## Requirement
From the entries below, reproduce exactly the line containing "logic signed [31:0] kp_mul, ki_mul;", the line containing "derivative_s <= kd_mul;", and every line in between, with nothing added.

BEGIN Material provided

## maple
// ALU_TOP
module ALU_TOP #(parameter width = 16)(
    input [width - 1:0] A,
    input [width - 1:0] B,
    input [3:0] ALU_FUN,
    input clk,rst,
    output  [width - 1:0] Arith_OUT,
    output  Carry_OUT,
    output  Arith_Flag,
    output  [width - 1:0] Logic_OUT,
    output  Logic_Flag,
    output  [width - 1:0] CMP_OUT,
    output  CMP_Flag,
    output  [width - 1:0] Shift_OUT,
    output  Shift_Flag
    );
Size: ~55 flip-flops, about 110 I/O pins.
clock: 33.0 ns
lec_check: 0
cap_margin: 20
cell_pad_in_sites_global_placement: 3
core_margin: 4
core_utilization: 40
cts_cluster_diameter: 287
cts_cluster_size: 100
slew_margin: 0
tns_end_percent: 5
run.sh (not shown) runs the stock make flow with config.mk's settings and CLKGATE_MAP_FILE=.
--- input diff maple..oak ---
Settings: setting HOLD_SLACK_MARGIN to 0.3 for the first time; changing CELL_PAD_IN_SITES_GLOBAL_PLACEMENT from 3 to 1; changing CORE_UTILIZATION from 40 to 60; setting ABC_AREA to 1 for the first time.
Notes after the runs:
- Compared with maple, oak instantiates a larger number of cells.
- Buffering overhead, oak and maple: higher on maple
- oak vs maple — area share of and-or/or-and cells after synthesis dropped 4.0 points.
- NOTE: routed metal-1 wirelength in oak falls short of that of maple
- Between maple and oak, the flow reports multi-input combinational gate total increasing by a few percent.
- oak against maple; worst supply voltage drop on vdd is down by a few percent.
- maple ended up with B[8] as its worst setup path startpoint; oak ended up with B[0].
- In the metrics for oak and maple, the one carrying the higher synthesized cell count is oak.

END Material provided
BEGIN Material provided

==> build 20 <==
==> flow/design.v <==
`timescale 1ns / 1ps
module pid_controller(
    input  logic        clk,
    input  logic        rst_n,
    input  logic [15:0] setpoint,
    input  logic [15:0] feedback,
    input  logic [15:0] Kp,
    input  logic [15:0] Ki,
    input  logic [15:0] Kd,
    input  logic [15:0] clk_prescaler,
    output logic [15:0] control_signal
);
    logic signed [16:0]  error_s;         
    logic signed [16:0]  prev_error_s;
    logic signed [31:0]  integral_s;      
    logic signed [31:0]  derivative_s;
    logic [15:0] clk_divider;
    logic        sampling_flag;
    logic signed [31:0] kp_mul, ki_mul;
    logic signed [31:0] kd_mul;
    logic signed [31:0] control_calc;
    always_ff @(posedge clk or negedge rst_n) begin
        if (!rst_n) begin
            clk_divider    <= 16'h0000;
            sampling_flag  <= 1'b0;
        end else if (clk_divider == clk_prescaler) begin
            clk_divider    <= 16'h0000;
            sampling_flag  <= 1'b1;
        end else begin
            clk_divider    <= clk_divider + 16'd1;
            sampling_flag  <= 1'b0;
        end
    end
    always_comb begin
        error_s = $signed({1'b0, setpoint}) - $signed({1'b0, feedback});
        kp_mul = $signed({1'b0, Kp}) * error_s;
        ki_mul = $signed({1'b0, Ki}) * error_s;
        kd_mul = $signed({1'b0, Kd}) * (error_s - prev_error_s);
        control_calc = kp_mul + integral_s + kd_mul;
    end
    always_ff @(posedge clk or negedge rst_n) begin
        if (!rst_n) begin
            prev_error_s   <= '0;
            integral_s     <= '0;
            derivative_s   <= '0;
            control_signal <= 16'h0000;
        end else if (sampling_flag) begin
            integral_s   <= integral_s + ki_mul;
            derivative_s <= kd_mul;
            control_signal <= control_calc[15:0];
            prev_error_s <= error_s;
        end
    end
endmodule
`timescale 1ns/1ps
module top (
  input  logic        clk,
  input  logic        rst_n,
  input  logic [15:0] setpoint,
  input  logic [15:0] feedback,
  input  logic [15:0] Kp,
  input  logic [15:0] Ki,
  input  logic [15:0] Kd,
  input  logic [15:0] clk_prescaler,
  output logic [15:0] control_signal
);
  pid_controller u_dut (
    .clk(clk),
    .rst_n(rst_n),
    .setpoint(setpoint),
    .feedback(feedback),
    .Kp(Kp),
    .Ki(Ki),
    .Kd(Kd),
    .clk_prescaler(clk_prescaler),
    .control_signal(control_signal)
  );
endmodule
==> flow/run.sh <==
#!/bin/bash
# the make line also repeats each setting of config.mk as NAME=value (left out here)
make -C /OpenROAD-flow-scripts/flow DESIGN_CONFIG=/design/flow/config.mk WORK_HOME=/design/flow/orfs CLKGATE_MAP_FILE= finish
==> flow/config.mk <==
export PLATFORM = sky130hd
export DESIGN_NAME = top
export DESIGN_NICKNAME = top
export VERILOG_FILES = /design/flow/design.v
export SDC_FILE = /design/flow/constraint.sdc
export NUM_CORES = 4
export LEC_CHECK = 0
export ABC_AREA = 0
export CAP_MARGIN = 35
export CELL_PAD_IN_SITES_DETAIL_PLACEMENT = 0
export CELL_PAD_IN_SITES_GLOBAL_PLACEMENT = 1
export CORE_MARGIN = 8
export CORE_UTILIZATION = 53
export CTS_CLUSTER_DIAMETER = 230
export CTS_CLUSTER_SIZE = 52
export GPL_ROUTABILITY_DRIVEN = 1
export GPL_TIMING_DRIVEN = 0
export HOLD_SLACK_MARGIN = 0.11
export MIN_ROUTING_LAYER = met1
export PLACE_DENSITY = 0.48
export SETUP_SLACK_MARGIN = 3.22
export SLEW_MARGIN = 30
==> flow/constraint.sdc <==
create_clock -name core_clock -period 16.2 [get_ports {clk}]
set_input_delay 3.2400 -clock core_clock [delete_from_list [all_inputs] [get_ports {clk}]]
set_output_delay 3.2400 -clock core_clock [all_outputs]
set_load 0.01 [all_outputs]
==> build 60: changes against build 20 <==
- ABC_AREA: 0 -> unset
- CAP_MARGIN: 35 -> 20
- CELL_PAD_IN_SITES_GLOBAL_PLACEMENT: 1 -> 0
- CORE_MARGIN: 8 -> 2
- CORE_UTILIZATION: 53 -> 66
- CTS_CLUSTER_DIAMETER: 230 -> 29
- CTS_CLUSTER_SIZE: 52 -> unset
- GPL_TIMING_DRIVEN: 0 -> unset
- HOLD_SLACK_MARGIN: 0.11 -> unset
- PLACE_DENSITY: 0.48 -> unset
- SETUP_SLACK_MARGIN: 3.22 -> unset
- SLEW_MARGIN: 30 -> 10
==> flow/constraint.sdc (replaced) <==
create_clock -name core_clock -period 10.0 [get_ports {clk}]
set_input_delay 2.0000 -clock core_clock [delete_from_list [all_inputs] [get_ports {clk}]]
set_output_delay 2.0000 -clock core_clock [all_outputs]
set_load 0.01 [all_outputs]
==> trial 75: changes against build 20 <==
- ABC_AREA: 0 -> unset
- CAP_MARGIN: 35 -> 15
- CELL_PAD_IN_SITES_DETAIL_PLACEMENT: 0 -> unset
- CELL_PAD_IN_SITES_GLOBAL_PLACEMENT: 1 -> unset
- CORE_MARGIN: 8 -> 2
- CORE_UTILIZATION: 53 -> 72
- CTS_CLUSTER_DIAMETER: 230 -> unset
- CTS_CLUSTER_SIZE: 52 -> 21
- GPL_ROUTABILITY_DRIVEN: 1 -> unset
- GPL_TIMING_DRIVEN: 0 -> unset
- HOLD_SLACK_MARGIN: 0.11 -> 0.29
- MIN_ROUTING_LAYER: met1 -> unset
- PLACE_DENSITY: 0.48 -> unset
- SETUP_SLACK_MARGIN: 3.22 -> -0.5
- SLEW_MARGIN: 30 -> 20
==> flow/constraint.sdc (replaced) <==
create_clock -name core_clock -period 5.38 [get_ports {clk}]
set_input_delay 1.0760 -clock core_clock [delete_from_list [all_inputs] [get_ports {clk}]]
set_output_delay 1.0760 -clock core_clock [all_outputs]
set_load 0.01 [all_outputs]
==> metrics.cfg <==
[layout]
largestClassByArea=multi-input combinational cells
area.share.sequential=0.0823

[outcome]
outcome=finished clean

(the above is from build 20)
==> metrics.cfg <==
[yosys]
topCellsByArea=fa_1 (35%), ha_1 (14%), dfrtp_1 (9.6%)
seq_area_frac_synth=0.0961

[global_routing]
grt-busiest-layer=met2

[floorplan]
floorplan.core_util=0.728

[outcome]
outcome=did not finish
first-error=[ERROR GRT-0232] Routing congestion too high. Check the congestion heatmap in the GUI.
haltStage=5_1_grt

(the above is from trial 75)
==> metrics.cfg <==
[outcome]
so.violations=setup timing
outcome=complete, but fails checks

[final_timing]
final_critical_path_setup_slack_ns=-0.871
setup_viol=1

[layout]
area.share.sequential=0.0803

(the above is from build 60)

END Material provided

## Output of the task
    logic signed [31:0] kp_mul, ki_mul;
    logic signed [31:0] kd_mul;
    logic signed [31:0] control_calc;
    always_ff @(posedge clk or negedge rst_n) begin
        if (!rst_n) begin
            clk_divider    <= 16'h0000;
            sampling_flag  <= 1'b0;
        end else if (clk_divider == clk_prescaler) begin
            clk_divider    <= 16'h0000;
            sampling_flag  <= 1'b1;
        end else begin
            clk_divider    <= clk_divider + 16'd1;
            sampling_flag  <= 1'b0;
        end
    end
    always_comb begin
        error_s = $signed({1'b0, setpoint}) - $signed({1'b0, feedback});
        kp_mul = $signed({1'b0, Kp}) * error_s;
        ki_mul = $signed({1'b0, Ki}) * error_s;
        kd_mul = $signed({1'b0, Kd}) * (error_s - prev_error_s);
        control_calc = kp_mul + integral_s + kd_mul;
    end
    always_ff @(posedge clk or negedge rst_n) begin
        if (!rst_n) begin
            prev_error_s   <= '0;
            integral_s     <= '0;
            derivative_s   <= '0;
            control_signal <= 16'h0000;
        end else if (sampling_flag) begin
            integral_s   <= integral_s + ki_mul;
            derivative_s <= kd_mul;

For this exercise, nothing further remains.